- **Problem requirements**
If a line below contains "property", count it; then state how many such lines there are, and nothing else.

- **Records for processing**

`src/hw/rtl/base64_stream_decoder_macros.svh`:
```
// Assertion macros for the Base64 stream decoder.
`ifndef BASE64_STREAM_DECODER_MACROS_SVH
`define BASE64_STREAM_DECODER_MACROS_SVH

`ifndef SYNTH
`define B64D_ASSERT(label, clk, rstn, prop) \
    label: assert property (@(posedge clk) disable iff (!rstn) (prop)) \
        else $error("b64d assertion failed");
`define B64D_ASSERT_NEXT(label, clk, rstn, ante, cons) \
    label: assert property (@(posedge clk) disable iff (!rstn) (ante) |=> (cons)) \
        else $error("b64d assertion failed");
`else
`define B64D_ASSERT(label, clk, rstn, prop)
`define B64D_ASSERT_NEXT(label, clk, rstn, ante, cons)
`endif

`endif

```
`src/hw/rtl/b64d_pkg.sv`:
```
// Shared types and constants of the Base64 stream decoder.
package b64d_pkg;

    localparam logic [7:0] CH_PAD   = 8'h3D;
    localparam logic [7:0] CH_PLUS  = 8'h2B;
    localparam logic [7:0] CH_SLASH = 8'h2F;

    localparam logic [1:0] STATUS_OK     = 2'd0;
    localparam logic [1:0] STATUS_BAD    = 2'd1;
    localparam logic [1:0] STATUS_LONE   = 2'd2;
    localparam logic [1:0] STATUS_NODATA = 2'd3;

    localparam logic KIND_DATA   = 1'b0;
    localparam logic KIND_STATUS = 1'b1;

    localparam int Q_DEPTH = 4;
    localparam int Q_PTR_W = $clog2(Q_DEPTH);
    localparam int Q_CNT_W = $clog2(Q_DEPTH + 1);

    typedef struct packed {
        logic       kind;
        logic [7:0] data_byte;
        logic [1:0] status;
        logic       end_mark;
    } b64d_result_t;

    // results produced by one accepted character, first goes out first
    typedef struct packed {
        logic [1:0]   count;
        b64d_result_t first;
        b64d_result_t second;
    } b64d_push_t;

endpackage

```
`src/hw/rtl/base64_stream_decoder.sv`:
```
// Base64 stream decoder: one character per beat in, decoded bytes and status out.
// A result is written into the result queue when its character is accepted and is presented on m_ from there, in order.
// Throughput: one character per cycle; the last character of a text may add a
// status beat, so the 4-entry result queue sets the sustained rate when m_ stalls.
// Input is taken while the queue has room for two results.
// Reset: aresetn synchronous active low; clears decoder state and empties the queue.
`include "base64_stream_decoder_macros.svh"

module base64_stream_decoder
    import b64d_pkg::*;
(
    input  logic        aclk,
    input  logic        aresetn,
    input  logic        s_tvalid,
    output logic        s_tready,
    input  logic [7:0]  s_tdata,   // [7:0] char_code
    input  logic        s_tlast,   // is_final
    output logic        m_tvalid,
    input  logic        m_tready,
    output logic [15:0] m_tdata,   // [7:0] data_byte, [9:8] status, [15:10] zero
    output logic        m_tuser,   // kind
    output logic        m_tlast    // end_mark
);

    logic                beat;
    logic                sx_valid;
    logic [5:0]          sx_value;
    b64d_push_t          push;
    b64d_result_t        out_res;
    logic [Q_CNT_W-1:0]  q_count;

    assign s_tready = (q_count <= Q_CNT_W'(Q_DEPTH - 2));
    assign beat     = s_tvalid && s_tready;

    b64d_sextet u_sextet (
        .char_code (s_tdata),
        .valid     (sx_valid),
        .value     (sx_value)
    );

    b64d_core u_core (
        .aclk      (aclk),
        .aresetn   (aresetn),
        .beat      (beat),
        .char_code (s_tdata),
        .is_final  (s_tlast),
        .sx_valid  (sx_valid),
        .sx_value  (sx_value),
        .push      (push)
    );

    b64d_fifo u_fifo (
        .aclk      (aclk),
        .aresetn   (aresetn),
        .push      (push),
        .pop       (m_tvalid && m_tready),
        .out_valid (m_tvalid),
        .out_res   (out_res),
        .count     (q_count)
    );

    assign m_tdata = {6'd0, out_res.status, out_res.data_byte};
    assign m_tuser = out_res.kind;
    assign m_tlast = out_res.end_mark;

    `B64D_ASSERT(a_queue_bound, aclk, aresetn, q_count <= Q_CNT_W'(Q_DEPTH))
    `B64D_ASSERT_NEXT(a_final_gives_result, aclk, aresetn, beat && s_tlast, m_tvalid)
    `B64D_ASSERT(a_end_is_status, aclk, aresetn, !(m_tvalid && m_tlast) || m_tuser)
    `B64D_ASSERT(a_data_status, aclk, aresetn, !m_tvalid || m_tuser || m_tdata[9:8] == STATUS_OK)

endmodule

```
`src/hw/rtl/b64d_sextet.sv`:
```
// Character to 6-bit value lookup for the standard Base64 alphabet.
module b64d_sextet
    import b64d_pkg::*;
(
    input  logic [7:0] char_code,
    output logic       valid,
    output logic [5:0] value
);

    always_comb begin
        valid = 1'b1;
        value = 6'd0;
        if (char_code >= 8'h41 && char_code <= 8'h5A) begin
            value = 6'(char_code - 8'h41);
        end else if (char_code >= 8'h61 && char_code <= 8'h7A) begin
            value = 6'(char_code - 8'h61 + 8'd26);
        end else if (char_code >= 8'h30 && char_code <= 8'h39) begin
            value = 6'(char_code - 8'h30 + 8'd52);
        end else if (char_code == CH_PLUS) begin
            value = 6'd62;
        end else if (char_code == CH_SLASH) begin
            value = 6'd63;
        end else begin
            valid = 1'b0;
        end
    end

endmodule

```
`src/hw/rtl/b64d_core.sv`:
```
// Group phase, leftover bits and error tracking; builds the results of one beat.
module b64d_core
    import b64d_pkg::*;
(
    input  logic       aclk,
    input  logic       aresetn,
    input  logic       beat,
    input  logic [7:0] char_code,
    input  logic       is_final,
    input  logic       sx_valid,
    input  logic [5:0] sx_value,
    output b64d_push_t push
);

    logic [1:0] phase_reg, phase_next;
    logic [5:0] left_reg, left_next;
    logic       pad_reg, pad_next;
    logic [1:0] err_reg, err_next;
    logic       have_reg, have_next;

    logic       emit;
    logic [7:0] emit_byte;
    logic [1:0] status;
    b64d_result_t data_res, status_res;

    always_comb begin
        phase_next = phase_reg;
        left_next  = left_reg;
        pad_next   = pad_reg;
        err_next   = err_reg;
        have_next  = have_reg;
        emit       = 1'b0;
        emit_byte  = 8'd0;
        if (err_reg == STATUS_OK) begin
            if (char_code == CH_PAD) begin
                pad_next = 1'b1;
            end else if (!sx_valid || pad_reg) begin
                err_next = STATUS_BAD;
            end else begin
                have_next = 1'b1;
                case (phase_reg)
                    2'd0: begin
                        left_next  = sx_value;
                        phase_next = 2'd1;
                    end
                    2'd1: begin
                        emit       = 1'b1;
                        emit_byte  = {left_reg, sx_value[5:4]};
                        left_next  = {2'b00, sx_value[3:0]};
                        phase_next = 2'd2;
                    end
                    2'd2: begin
                        emit       = 1'b1;
                        emit_byte  = {left_reg[3:0], sx_value[5:2]};
                        left_next  = {4'b0000, sx_value[1:0]};
                        phase_next = 2'd3;
                    end
                    default: begin
                        emit       = 1'b1;
                        emit_byte  = {left_reg[1:0], sx_value};
                        left_next  = 6'd0;
                        phase_next = 2'd0;
                    end
                endcase
            end
        end

        // end-of-text status looks at the state after this character
        if (err_next != STATUS_OK) begin
            status = err_next;
        end else if (!have_next) begin
            status = STATUS_NODATA;
        end else if (phase_next == 2'd1) begin
            status = STATUS_LONE;
        end else begin
            status = STATUS_OK;
        end

        if (is_final) begin
            phase_next = 2'd0;
            left_next  = 6'd0;
            pad_next   = 1'b0;
            err_next   = STATUS_OK;
            have_next  = 1'b0;
        end
    end

    always_comb begin
        data_res.kind        = KIND_DATA;
        data_res.data_byte   = emit_byte;
        data_res.status      = STATUS_OK;
        data_res.end_mark    = 1'b0;
        status_res.kind      = KIND_STATUS;
        status_res.data_byte = 8'd0;
        status_res.status    = status;
        status_res.end_mark  = 1'b1;

        push.count  = beat ? ({1'b0, emit} + {1'b0, is_final}) : 2'd0;
        push.first  = emit ? data_res : status_res;
        push.second = status_res;
    end

    always_ff @(posedge aclk) begin
        if (!aresetn) begin
            phase_reg <= 2'd0;
            left_reg  <= 6'd0;
            pad_reg   <= 1'b0;
            err_reg   <= STATUS_OK;
            have_reg  <= 1'b0;
        end else if (beat) begin
            phase_reg <= phase_next;
            left_reg  <= left_next;
            pad_reg   <= pad_next;
            err_reg   <= err_next;
            have_reg  <= have_next;
        end
    end

endmodule

```
`src/hw/rtl/b64d_fifo.sv`:
```
// Small result queue; takes up to two results per cycle, hands out one.
module b64d_fifo
    import b64d_pkg::*;
(
    input  logic                aclk,
    input  logic                aresetn,
    input  b64d_push_t          push,
    input  logic                pop,
    output logic                out_valid,
    output b64d_result_t        out_res,
    output logic [Q_CNT_W-1:0]  count
);

    b64d_result_t         mem [Q_DEPTH];
    logic [Q_PTR_W-1:0]   wr_reg, wr_next;
    logic [Q_PTR_W-1:0]   rd_reg, rd_next;
    logic [Q_CNT_W-1:0]   cnt_reg, cnt_next;
    logic [Q_PTR_W-1:0]   wr_second;

    assign wr_second = wr_reg + Q_PTR_W'(1);
    assign out_valid = (cnt_reg != '0);
    assign out_res   = mem[rd_reg];
    assign count     = cnt_reg;

    always_comb begin
        wr_next  = wr_reg + Q_PTR_W'(push.count);
        rd_next  = rd_reg + Q_PTR_W'(pop);
        cnt_next = cnt_reg + Q_CNT_W'(push.count) - Q_CNT_W'(pop);
    end

    always_ff @(posedge aclk) begin
        if (push.count != 2'd0) begin
            mem[wr_reg] <= push.first;
        end
        if (push.count == 2'd2) begin
            mem[wr_second] <= push.second;
        end
    end

    always_ff @(posedge aclk) begin
        if (!aresetn) begin
            wr_reg  <= '0;
            rd_reg  <= '0;
            cnt_reg <= '0;
        end else begin
            wr_reg  <= wr_next;
            rd_reg  <= rd_next;
            cnt_reg <= cnt_next;
        end
    end

endmodule

```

- **Expected answer**
2